Each line in the listing below that includes "counter" should be counted; give the total and nothing more.
━━━━━ Excerpted data ━━━━━
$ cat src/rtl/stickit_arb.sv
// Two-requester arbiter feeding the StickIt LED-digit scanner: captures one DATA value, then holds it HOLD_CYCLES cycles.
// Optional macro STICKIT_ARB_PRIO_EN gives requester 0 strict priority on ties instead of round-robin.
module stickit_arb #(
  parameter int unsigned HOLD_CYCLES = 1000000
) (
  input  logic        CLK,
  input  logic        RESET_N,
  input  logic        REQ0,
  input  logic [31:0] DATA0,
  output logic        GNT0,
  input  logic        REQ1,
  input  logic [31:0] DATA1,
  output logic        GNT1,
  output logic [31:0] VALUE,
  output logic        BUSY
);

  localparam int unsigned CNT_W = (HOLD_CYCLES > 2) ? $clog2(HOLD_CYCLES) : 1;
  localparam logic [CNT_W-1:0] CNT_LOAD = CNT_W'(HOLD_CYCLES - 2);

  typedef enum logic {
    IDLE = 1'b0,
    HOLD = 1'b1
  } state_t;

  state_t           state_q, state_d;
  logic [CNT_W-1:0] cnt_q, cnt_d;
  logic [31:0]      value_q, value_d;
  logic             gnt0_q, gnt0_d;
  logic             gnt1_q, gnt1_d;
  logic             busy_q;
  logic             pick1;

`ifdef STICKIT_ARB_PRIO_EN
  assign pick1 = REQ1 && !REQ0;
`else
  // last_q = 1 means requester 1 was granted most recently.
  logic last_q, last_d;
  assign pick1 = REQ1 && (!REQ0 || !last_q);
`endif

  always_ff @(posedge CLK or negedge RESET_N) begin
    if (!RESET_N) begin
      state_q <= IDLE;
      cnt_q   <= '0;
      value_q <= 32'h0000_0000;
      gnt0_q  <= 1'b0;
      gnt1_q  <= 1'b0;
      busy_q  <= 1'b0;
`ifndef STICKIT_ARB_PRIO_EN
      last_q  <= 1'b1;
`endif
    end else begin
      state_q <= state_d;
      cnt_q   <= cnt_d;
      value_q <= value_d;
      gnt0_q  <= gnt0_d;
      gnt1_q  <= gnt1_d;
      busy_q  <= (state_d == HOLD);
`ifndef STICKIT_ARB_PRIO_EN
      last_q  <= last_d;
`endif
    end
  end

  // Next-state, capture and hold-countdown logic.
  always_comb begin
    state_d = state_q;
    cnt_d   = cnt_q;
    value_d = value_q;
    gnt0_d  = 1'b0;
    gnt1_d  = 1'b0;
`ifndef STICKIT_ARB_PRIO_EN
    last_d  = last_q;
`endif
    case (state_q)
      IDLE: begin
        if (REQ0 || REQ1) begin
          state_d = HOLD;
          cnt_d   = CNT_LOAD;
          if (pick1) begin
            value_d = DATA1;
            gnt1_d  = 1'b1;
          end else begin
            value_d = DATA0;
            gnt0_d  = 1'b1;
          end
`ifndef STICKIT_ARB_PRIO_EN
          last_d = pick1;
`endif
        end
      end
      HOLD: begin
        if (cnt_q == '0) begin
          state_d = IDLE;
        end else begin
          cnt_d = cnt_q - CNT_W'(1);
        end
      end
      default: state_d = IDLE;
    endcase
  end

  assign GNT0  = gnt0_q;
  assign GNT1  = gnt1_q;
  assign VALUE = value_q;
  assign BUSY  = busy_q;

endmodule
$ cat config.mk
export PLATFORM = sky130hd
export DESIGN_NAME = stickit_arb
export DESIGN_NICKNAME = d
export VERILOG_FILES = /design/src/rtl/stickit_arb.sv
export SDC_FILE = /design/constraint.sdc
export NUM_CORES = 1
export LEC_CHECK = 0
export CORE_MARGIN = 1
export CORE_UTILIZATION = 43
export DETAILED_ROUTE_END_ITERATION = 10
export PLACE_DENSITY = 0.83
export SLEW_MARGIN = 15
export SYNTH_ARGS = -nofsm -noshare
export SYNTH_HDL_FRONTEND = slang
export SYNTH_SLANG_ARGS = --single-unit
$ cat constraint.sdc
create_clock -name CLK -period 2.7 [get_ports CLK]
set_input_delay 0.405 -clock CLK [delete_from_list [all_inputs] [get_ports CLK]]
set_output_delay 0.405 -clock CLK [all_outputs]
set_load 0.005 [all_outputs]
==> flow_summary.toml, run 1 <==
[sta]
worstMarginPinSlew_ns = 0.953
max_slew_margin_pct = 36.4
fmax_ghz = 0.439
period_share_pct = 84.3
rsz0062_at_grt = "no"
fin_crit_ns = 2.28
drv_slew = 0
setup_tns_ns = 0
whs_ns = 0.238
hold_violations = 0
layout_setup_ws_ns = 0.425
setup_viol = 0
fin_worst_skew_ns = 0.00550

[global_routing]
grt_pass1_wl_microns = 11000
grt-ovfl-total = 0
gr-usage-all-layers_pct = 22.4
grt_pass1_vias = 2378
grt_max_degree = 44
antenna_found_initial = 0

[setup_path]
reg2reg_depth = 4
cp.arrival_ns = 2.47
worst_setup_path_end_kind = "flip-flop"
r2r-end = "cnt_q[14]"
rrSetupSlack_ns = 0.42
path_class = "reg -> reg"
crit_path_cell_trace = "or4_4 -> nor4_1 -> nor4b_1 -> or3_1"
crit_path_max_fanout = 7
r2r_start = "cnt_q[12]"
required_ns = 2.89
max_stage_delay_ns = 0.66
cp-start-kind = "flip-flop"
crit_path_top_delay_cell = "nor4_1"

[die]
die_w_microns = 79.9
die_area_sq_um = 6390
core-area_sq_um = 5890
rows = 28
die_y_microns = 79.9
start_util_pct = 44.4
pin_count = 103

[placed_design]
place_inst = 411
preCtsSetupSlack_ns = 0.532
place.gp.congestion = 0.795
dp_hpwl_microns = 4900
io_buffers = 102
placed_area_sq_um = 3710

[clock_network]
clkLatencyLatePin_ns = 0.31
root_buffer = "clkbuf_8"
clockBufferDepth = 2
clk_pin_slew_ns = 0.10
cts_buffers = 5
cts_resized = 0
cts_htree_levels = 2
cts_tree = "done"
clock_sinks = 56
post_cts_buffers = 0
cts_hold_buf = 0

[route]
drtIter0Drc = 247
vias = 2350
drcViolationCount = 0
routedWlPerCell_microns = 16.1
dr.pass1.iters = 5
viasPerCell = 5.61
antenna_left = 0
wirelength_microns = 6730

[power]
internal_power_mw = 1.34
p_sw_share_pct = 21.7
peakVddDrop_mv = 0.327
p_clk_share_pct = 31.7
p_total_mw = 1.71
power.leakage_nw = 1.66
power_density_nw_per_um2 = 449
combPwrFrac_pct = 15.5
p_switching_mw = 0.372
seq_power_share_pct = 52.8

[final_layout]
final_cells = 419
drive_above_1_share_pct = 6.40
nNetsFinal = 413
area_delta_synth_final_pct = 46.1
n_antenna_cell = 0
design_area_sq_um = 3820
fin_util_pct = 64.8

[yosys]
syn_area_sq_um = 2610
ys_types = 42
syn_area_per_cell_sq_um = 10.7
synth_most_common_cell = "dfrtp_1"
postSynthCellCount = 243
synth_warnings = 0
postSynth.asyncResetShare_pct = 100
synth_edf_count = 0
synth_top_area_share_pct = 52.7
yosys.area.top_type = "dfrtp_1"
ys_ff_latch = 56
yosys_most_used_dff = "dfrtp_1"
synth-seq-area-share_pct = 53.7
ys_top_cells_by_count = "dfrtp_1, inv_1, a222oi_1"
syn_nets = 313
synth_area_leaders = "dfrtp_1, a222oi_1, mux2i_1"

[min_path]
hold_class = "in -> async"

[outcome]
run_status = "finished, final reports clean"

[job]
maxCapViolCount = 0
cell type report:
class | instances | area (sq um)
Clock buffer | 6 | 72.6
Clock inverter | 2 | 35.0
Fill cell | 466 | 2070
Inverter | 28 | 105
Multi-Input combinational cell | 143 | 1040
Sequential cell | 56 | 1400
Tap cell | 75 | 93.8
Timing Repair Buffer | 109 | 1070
━━━━━
━━━━━ Excerpted data ━━━━━
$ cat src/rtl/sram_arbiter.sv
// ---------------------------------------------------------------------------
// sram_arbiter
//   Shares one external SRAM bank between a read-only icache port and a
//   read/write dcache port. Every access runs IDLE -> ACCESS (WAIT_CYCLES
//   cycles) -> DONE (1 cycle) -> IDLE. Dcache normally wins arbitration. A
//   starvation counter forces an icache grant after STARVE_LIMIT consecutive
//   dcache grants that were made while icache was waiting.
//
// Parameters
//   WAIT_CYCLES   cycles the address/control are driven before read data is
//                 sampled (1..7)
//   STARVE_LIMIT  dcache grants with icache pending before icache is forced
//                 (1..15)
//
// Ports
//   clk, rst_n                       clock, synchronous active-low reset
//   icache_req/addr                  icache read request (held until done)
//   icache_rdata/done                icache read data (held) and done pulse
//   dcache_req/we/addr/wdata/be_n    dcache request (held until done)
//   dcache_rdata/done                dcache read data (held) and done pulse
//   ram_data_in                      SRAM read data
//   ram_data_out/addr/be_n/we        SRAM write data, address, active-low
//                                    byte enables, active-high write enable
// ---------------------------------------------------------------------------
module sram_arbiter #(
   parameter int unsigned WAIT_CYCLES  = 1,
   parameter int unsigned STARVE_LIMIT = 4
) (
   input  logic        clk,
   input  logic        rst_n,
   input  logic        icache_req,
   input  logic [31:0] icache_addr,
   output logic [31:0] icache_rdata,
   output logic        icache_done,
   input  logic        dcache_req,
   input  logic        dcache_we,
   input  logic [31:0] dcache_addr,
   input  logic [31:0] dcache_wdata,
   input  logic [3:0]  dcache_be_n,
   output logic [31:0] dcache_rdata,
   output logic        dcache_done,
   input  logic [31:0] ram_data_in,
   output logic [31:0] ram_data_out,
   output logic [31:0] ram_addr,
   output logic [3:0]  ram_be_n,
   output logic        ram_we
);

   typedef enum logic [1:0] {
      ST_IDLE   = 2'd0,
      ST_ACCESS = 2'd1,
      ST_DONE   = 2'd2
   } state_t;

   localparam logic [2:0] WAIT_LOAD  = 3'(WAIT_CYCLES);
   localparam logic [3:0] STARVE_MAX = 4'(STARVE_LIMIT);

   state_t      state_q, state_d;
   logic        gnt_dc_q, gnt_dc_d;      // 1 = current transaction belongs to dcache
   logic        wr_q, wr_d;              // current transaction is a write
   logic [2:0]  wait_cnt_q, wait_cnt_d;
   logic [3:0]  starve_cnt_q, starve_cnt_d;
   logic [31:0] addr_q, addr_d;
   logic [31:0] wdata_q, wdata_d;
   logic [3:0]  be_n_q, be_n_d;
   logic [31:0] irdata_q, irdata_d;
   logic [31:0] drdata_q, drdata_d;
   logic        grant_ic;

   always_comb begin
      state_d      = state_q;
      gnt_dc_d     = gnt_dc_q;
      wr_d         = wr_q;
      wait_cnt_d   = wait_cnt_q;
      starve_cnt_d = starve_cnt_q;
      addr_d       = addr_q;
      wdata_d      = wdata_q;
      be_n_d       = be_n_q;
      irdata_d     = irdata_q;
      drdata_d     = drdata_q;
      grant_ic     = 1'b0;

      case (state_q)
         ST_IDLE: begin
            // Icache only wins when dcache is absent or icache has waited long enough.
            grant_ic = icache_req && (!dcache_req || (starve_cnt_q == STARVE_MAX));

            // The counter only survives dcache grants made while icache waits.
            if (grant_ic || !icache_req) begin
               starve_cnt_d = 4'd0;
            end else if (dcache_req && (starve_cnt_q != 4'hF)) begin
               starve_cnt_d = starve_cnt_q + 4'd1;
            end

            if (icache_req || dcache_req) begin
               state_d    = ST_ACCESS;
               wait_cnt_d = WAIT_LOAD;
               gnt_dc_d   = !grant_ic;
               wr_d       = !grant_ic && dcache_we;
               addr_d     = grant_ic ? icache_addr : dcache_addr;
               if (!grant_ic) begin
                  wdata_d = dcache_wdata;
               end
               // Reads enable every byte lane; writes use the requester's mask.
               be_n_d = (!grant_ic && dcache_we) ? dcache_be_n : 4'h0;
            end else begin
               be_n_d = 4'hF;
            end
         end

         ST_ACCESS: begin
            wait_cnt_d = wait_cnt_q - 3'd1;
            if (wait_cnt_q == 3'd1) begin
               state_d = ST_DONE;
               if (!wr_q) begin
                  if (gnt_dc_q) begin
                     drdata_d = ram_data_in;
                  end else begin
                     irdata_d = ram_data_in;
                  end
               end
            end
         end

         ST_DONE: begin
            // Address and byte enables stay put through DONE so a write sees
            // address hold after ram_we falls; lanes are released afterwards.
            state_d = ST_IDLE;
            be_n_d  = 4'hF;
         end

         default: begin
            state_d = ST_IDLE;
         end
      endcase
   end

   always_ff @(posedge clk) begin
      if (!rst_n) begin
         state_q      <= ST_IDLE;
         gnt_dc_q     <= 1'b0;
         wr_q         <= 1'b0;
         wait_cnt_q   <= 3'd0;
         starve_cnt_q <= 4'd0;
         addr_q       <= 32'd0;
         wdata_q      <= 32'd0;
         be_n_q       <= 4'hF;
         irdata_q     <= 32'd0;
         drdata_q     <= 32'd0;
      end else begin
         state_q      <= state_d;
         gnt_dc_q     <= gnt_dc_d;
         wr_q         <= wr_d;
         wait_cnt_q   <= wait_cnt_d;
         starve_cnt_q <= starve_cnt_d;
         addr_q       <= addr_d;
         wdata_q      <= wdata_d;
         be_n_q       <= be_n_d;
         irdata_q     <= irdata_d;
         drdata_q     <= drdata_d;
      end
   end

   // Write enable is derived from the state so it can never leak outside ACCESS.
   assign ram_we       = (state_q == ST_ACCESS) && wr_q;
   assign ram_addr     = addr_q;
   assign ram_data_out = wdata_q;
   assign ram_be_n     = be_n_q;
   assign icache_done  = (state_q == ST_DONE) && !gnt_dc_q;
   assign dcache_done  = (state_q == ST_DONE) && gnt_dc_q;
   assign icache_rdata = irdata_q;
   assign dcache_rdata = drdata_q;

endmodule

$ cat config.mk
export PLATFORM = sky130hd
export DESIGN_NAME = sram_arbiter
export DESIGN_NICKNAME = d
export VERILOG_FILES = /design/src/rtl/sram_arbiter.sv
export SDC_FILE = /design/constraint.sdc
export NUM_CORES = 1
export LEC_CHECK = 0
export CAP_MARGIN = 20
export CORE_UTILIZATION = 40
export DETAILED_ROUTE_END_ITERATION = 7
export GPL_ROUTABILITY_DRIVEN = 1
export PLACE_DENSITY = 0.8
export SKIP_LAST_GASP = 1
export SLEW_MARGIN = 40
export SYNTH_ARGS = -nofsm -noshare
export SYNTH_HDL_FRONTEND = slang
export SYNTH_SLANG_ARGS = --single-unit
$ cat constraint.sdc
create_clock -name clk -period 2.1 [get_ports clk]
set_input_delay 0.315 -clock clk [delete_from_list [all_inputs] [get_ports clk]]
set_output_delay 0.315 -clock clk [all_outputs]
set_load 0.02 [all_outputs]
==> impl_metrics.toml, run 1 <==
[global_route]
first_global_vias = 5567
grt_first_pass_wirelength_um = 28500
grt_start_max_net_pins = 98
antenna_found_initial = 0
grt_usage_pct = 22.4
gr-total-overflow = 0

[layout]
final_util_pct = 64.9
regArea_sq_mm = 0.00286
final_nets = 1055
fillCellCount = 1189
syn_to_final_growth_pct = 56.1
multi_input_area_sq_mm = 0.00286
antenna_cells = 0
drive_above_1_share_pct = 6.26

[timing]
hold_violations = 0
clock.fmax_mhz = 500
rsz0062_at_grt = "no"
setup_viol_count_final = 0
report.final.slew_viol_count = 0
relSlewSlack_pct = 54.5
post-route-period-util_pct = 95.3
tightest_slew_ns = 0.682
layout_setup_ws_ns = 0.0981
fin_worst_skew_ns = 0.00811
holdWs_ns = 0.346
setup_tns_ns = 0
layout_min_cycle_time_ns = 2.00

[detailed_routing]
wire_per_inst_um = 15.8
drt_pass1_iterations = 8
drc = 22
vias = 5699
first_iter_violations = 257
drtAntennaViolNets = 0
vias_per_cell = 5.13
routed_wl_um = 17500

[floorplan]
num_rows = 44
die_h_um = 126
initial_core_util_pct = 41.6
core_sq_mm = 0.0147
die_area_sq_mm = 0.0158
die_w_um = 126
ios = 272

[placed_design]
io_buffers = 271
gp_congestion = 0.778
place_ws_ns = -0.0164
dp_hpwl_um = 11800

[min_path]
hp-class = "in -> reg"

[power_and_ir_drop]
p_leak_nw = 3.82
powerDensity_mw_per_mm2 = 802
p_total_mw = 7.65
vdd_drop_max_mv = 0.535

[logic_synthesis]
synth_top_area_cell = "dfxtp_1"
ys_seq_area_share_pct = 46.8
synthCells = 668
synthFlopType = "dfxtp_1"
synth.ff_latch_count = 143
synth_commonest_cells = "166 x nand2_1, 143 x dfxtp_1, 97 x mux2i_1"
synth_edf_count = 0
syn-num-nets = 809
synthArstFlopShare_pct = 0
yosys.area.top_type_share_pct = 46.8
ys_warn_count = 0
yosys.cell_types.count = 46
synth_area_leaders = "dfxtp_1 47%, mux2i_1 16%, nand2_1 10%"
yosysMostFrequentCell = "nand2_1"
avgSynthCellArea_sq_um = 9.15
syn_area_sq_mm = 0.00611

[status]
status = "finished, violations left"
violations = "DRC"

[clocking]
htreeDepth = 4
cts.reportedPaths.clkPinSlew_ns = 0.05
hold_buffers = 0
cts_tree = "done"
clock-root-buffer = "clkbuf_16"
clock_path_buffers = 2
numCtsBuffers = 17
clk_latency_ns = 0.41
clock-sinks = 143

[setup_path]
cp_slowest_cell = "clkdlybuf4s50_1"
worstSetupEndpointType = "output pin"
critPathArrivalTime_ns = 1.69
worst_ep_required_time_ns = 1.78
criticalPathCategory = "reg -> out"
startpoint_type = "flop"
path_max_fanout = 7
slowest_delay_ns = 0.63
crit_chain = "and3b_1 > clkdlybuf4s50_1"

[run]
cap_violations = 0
━━━━━
● Exercise solution: 2